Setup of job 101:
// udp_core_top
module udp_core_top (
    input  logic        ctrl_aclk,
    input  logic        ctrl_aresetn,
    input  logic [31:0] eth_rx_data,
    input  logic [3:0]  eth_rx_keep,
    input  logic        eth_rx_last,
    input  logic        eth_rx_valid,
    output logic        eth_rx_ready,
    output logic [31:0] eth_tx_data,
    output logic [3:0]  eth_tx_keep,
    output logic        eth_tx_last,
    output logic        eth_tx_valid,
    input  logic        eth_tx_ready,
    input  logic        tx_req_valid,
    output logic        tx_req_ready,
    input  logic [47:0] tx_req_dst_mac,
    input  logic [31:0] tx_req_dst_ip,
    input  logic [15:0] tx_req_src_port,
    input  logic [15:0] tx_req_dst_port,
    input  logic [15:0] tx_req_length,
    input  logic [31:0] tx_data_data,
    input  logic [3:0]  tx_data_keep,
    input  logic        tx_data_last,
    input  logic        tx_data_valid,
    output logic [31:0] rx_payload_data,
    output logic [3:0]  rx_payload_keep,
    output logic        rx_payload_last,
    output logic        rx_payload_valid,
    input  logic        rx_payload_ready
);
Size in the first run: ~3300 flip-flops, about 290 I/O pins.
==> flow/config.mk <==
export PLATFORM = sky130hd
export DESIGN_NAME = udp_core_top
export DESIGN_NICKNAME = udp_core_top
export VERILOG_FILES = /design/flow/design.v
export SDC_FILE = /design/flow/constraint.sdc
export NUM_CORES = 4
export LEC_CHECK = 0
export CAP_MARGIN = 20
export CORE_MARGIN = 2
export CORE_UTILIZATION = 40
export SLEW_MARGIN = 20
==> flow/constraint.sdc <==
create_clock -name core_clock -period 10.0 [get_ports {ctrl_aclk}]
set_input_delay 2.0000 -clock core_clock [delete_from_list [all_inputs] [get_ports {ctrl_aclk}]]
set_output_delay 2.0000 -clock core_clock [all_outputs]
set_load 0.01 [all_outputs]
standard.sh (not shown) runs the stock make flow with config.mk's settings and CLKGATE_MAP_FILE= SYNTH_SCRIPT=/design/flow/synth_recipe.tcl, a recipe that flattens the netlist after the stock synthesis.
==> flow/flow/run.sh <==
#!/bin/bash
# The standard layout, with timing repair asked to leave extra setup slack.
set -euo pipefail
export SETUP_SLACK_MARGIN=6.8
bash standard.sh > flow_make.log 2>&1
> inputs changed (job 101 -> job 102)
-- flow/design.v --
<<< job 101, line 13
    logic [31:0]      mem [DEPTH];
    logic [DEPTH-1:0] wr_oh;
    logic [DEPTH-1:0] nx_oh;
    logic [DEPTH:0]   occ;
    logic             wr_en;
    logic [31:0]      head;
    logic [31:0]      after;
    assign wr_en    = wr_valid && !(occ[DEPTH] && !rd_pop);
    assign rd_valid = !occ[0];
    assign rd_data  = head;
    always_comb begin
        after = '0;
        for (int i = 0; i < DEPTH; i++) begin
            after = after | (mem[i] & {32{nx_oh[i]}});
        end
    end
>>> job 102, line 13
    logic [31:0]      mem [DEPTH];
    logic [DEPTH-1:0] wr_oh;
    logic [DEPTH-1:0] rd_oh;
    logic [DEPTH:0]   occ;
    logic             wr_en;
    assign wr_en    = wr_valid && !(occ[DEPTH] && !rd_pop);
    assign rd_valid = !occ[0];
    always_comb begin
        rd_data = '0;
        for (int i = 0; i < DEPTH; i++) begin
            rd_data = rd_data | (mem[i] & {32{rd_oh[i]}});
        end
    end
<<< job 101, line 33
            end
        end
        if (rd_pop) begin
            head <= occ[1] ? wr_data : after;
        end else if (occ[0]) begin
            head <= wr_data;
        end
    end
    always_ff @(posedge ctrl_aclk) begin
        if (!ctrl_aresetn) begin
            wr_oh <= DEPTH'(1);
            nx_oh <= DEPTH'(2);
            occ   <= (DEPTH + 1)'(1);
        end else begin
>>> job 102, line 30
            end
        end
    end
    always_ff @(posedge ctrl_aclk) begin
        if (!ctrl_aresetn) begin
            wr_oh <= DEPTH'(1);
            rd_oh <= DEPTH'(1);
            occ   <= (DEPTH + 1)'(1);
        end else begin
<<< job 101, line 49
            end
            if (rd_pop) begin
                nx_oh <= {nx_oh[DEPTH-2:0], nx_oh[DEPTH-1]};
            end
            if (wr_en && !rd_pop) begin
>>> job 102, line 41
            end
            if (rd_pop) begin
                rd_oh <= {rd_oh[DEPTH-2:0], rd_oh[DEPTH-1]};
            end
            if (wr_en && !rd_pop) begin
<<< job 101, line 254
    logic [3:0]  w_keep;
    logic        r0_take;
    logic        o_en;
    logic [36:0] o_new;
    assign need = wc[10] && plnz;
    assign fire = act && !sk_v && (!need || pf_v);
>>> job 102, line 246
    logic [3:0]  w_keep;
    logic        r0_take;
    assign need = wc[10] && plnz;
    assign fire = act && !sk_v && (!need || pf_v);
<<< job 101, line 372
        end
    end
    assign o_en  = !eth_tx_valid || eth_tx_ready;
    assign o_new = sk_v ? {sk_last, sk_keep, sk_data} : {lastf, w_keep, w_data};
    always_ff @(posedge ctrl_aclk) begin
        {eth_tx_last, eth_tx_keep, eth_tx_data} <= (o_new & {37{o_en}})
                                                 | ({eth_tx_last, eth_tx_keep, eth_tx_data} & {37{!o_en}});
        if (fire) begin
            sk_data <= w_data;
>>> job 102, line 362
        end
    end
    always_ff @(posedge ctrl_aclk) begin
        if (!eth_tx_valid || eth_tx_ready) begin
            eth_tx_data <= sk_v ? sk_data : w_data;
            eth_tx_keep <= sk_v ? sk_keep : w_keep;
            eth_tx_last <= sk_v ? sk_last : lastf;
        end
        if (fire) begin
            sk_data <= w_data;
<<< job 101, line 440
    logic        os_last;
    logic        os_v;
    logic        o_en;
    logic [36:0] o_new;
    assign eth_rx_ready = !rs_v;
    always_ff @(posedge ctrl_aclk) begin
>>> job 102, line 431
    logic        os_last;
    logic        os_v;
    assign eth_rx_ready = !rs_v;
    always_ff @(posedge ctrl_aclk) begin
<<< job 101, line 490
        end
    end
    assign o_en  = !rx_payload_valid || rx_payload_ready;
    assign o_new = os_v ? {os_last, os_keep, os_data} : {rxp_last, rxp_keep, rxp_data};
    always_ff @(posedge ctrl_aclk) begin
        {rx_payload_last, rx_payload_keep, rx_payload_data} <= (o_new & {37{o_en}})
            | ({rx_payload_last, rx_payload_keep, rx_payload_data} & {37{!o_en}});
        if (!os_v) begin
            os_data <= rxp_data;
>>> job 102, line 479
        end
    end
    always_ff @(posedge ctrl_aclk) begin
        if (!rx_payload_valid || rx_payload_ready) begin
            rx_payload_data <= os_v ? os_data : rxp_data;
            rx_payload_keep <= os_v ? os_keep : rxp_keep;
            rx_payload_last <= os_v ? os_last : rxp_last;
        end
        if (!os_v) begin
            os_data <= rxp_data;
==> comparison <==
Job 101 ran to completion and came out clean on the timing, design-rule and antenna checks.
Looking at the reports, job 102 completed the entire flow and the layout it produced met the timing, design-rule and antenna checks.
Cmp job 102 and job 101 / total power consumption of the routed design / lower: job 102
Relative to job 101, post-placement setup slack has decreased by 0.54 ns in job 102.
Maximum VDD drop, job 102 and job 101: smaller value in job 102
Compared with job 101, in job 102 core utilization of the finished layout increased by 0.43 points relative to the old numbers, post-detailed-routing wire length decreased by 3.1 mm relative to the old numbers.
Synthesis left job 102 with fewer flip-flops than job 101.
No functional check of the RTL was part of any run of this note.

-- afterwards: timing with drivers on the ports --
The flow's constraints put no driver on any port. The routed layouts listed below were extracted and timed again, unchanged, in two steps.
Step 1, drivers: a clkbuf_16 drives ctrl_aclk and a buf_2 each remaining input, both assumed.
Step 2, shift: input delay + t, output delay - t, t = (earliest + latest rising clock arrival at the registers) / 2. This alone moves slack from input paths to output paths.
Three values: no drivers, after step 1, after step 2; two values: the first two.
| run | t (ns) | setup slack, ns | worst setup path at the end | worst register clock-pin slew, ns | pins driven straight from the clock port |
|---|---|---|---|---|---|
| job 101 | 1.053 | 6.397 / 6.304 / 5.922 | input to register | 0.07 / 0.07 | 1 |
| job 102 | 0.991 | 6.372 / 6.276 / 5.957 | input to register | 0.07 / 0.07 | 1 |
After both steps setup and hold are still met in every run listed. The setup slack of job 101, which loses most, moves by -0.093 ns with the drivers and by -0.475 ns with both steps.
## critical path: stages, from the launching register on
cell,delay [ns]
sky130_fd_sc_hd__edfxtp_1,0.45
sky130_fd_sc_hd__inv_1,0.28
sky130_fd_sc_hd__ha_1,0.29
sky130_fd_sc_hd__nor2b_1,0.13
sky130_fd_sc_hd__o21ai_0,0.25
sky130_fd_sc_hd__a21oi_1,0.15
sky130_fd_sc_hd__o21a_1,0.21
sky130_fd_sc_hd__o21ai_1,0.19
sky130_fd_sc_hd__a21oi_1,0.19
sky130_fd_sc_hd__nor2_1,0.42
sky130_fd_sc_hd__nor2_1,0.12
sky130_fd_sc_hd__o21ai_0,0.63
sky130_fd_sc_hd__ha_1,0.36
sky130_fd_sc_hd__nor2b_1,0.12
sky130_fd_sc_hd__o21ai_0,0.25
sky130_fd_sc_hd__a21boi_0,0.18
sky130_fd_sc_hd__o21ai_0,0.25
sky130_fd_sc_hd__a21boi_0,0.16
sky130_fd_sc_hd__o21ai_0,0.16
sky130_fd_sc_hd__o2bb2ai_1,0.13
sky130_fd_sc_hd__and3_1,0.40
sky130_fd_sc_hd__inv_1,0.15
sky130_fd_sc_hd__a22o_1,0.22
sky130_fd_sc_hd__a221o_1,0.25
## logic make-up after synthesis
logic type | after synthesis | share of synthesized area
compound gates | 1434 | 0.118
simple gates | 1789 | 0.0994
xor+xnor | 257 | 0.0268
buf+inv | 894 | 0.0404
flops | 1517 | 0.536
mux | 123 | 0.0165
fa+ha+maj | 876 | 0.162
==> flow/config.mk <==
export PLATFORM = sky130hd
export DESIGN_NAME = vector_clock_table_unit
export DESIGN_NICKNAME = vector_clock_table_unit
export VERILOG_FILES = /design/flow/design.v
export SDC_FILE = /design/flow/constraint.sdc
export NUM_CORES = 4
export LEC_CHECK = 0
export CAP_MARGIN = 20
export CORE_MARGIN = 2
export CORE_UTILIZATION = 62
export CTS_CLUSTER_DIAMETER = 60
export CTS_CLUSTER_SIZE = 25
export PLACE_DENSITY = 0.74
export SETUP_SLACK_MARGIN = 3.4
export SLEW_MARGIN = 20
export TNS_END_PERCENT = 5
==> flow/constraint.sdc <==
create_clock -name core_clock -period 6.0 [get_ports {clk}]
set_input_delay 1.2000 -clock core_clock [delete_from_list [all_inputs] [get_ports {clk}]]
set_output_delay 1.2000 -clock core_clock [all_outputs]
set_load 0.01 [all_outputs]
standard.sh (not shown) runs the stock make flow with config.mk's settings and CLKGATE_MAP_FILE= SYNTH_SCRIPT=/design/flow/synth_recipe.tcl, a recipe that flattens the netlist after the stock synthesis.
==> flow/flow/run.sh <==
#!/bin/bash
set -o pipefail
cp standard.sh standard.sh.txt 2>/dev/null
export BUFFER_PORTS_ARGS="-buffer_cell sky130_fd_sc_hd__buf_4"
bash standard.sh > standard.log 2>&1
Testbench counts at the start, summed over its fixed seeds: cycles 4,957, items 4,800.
From an optimization exercise on the open Yosys and OpenROAD flow, aimed at a short achievable clock period and few clock cycles; shortcuts taken in it are not production practice. Function was checked by simulation only, so behaviour that the tests miss may differ from the original.

==> inputs of 12-12 <==
==> flow/design.v (excerpt) <==
module rv_core
#(
	parameter int              addr_bits = 30,
	parameter logic [31:0]     reset_pc  = '0
) (
	input  logic                 clock,
	input  logic                 rst,
	output logic [31:0]          pc_out,
	output logic                 inst_strobe,
	input  logic [31:0]          inst_in,
	input  logic                 inst_ack,
	output logic [addr_bits-1:0] addr,
	output logic [31:0]          data_out,
	output logic [3:0]           select,
	output logic                 write,
	output logic                 data_strobe,
	input  logic                 data_ack
);
	localparam int sq_depth = 4;
	localparam int sq_bits = 2;
	localparam logic [sq_bits:0] sq_full = sq_depth;
	logic [31:0] pc;
	logic        d_valid;
	logic [31:0] d_inst;
	logic [31:0] d_pc;
	logic        x_valid;
	logic [31:0] x_a, x_b, x_imm;
	logic        x_fwd_a, x_fwd_b;
	logic        x_sub, x_sel_add, x_sel_slt, x_sel_sltu, x_sel_xor, x_sel_or, x_sel_and;
	logic        x_sel_sll, x_sel_sr, x_arith;
	logic        x_writes;
	logic [4:0]  x_rd;
	logic        x_branch;
	logic [2:0]  x_f3;
	logic        x_pred;
	logic [31:0] x_alt_pc;
	logic        x_store;
	logic        w_valid;
	logic [4:0]  w_rd;
	logic [31:0] w_value;
	logic [31:0] regs [1:31];
	logic [addr_bits-1:0] sq_addr [sq_depth];
	logic [31:0]          sq_data [sq_depth];
	logic [sq_bits-1:0] sq_head, sq_tail;
	logic [sq_bits:0]   sq_count;
	logic [4:0]  d_op, d_rs1, d_rs2, d_rd;
	logic [2:0]  d_f3;
  ...
clock: 9.0 ns
lec_check: 0
cap_margin: 20
core_margin: 2
core_utilization: 40
slew_margin: 20
run.sh (not shown) runs the stock make flow with config.mk's settings and CLKGATE_MAP_FILE= SYNTH_SCRIPT=/design/flow/synth_recipe.tcl, a recipe that flattens the netlist after the stock synthesis.
==> 08-05 (differences from 12-12) <==
--- a/flow/design.v
+++ b/flow/design.v
@@ -114,18 +114,18 @@
 	assign d_rd  = d_inst[11:7];
 	assign d_f3  = d_inst[14:12];
 	assign d_rs1 = d_inst[19:15];
 	assign d_rs2 = d_inst[24:20];
 	assign d_lui  = d_op == 5'b01101;
 	assign d_jal  = d_op == 5'b11011;
-	assign d_br   = d_op == 5'b11000 && d_f3[2:1] != 2'b01;
+	assign d_br   = d_op == 5'b11000 && d_f3[2:1] != 2'b01 && imm_b != 32'd4;
 	assign d_st   = d_op == 5'b01000;
 	assign d_alui = d_op == 5'b00100;
 	assign d_alur = d_op == 5'b01100;
 	assign d_writes = (d_lui || d_jal || d_alui || d_alur) && d_rd != 5'd0;
-	assign d_pred   = d_jal || (d_br && d_inst[31]);
+	assign d_pred   = d_jal || (d_op == 5'b11000 && d_f3[2:1] != 2'b01 && d_inst[31]);
 	assign imm_i = {{20{d_inst[31]}}, d_inst[31:20]};
 	assign imm_s = {{20{d_inst[31]}}, d_inst[31:25], d_inst[11:7]};
 	assign imm_b = {{19{d_inst[31]}}, d_inst[31], d_inst[7], d_inst[30:25], d_inst[11:8], 1'b0};
 	assign imm_j = {{11{d_inst[31]}}, d_inst[31], d_inst[19:12], d_inst[20], d_inst[30:21], 1'b0};
 	assign imm_u = {d_inst[31:12], 12'b0};
 	assign d_link   = d_pc + 32'd4;
@@ -133,12 +133,21 @@
 	assign rf_1 = (d_rs1 == 5'd0) ? 32'd0 : regs[d_rs1];
 	assign rf_2 = (d_rs2 == 5'd0) ? 32'd0 : regs[d_rs2];
 	assign d_val_1 = (w_valid && w_rd == d_rs1) ? w_value : rf_1;
 	assign d_val_2 = (w_valid && w_rd == d_rs2) ? w_value : rf_2;
 	assign d_fwd_1 = x_valid && x_writes && x_rd == d_rs1;
 	assign d_fwd_2 = x_valid && x_writes && x_rd == d_rs2;
+	logic        f_jal, f_pred;
+	logic [12:0] f_imm, f_lo;
+	logic [31:0] f_next;
+	assign f_jal  = inst_in[6:2] == 5'b11011;
+	assign f_pred = f_jal || (inst_in[6:2] == 5'b11000 && inst_in[14:13] != 2'b01 && inst_in[31]);
+	assign f_imm  = f_jal ? {inst_in[12], inst_in[20], inst_in[30:21], 1'b0}
+		: {inst_in[31], inst_in[7], inst_in[30:25], inst_in[11:8], 1'b0};
+	assign f_lo   = pc[12:0] + f_imm;
+	assign f_next = f_pred ? {pc[31:13], f_lo} : pc + 32'd4;
 	logic [31:0] op_a, op_b, sum, shl, shr, result, st_addr;
 	logic        eq, lt, ltu, taken, mispredict, stall, push;
 	assign op_a = x_fwd_a ? w_value : x_a;
 	assign op_b = x_fwd_b ? w_value : x_b;
 	assign sum = op_a + (x_sub ? ~op_b : op_b) + {31'd0, x_sub};
 	assign shl = op_a << op_b[4:0];
@@ -166,13 +175,13 @@
 	end
 	assign mispredict = x_valid && x_branch && (taken != x_pred);
 	assign st_addr = op_a + x_imm;
 	assign stall = x_valid && x_store && sq_count == sq_full;
 	assign push  = x_valid && x_store && !stall;
 	logic redirect_d;
-	assign redirect_d = d_valid && d_pred && !stall && !mispredict;
+	assign redirect_d = d_valid && d_pred && d_target[31:13] != d_pc[31:13] && !stall && !mispredict;
 	always_ff @(posedge clock) begin
 		if (rst) begin
 			pc <= reset_pc;
 			d_valid <= 1'b0;
 			x_valid <= 1'b0;
 			w_valid <= 1'b0;
@@ -184,21 +193,21 @@
 			end else if (redirect_d) begin
 				pc <= d_target;
 				d_valid <= 1'b0;
 			end else begin
 				d_valid <= inst_ack;
 				if (inst_ack)
-					pc <= pc + 32'd4;
+					pc <= f_next;
 			end
 			if (!stall)
 				x_valid <= d_valid && !mispredict;
 			w_valid <= x_valid && x_writes && !stall;
 		end
 	end
 	always_ff @(posedge clock) begin
-		if (!stall && !mispredict && !redirect_d && inst_ack) begin
+		if (!stall) begin
 			d_inst <= inst_in;
 			d_pc <= pc;
 		end
 	end
 	always_ff @(posedge clock) begin
 		if (!stall) begin
@@ -229,14 +238,17 @@
 	always_ff @(posedge clock) begin
 		if (x_valid && x_writes && !stall) begin
 			w_rd <= x_rd;
 			w_value <= result;
 		end
 	end
-	always_ff @(posedge clock) begin
-		if (rst) begin
+	logic rst_rf;
+	always_ff @(posedge clock)
+		rst_rf <= rst;
+	always_ff @(posedge clock) begin
+		if (rst_rf) begin
 			for (int i = 1; i < 32; i++)
 				regs[i] <= '0;
 		end else if (w_valid) begin
 			regs[w_rd] <= w_value;
 		end
 	end
- SETUP_SLACK_MARGIN: not set -> 5
==> run summary <==
12-12 finished clean. 08-05 finished with timing, DRC and antenna clean. Of 08-05 and 12-12, 12-12 has the higher hold slack (gap 0.040 ns). Against 08-05, the setup slack of 12-12 is worse by 1.8 ns. Between 12-12 and 08-05, the lower critical path depth is in 12-12 (gap 7). Between 08-05 and 12-12, the lower non-clock buffer count is in 12-12 (gap 188).
Testbench counts of 12-12, summed over its fixed seeds: cycles 43,406.
Testbench counts of 08-05, summed over its fixed seeds: cycles 40,451.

____________________

Out of the records above, pick each line that contains the string "moves".

**Solution below**
Step 2, shift: input delay + t, output delay - t, t = (earliest + latest rising clock arrival at the registers) / 2. This alone moves slack from input paths to output paths.
After both steps setup and hold are still met in every run listed. The setup slack of job 101, which loses most, moves by -0.093 ns with the drivers and by -0.475 ns with both steps.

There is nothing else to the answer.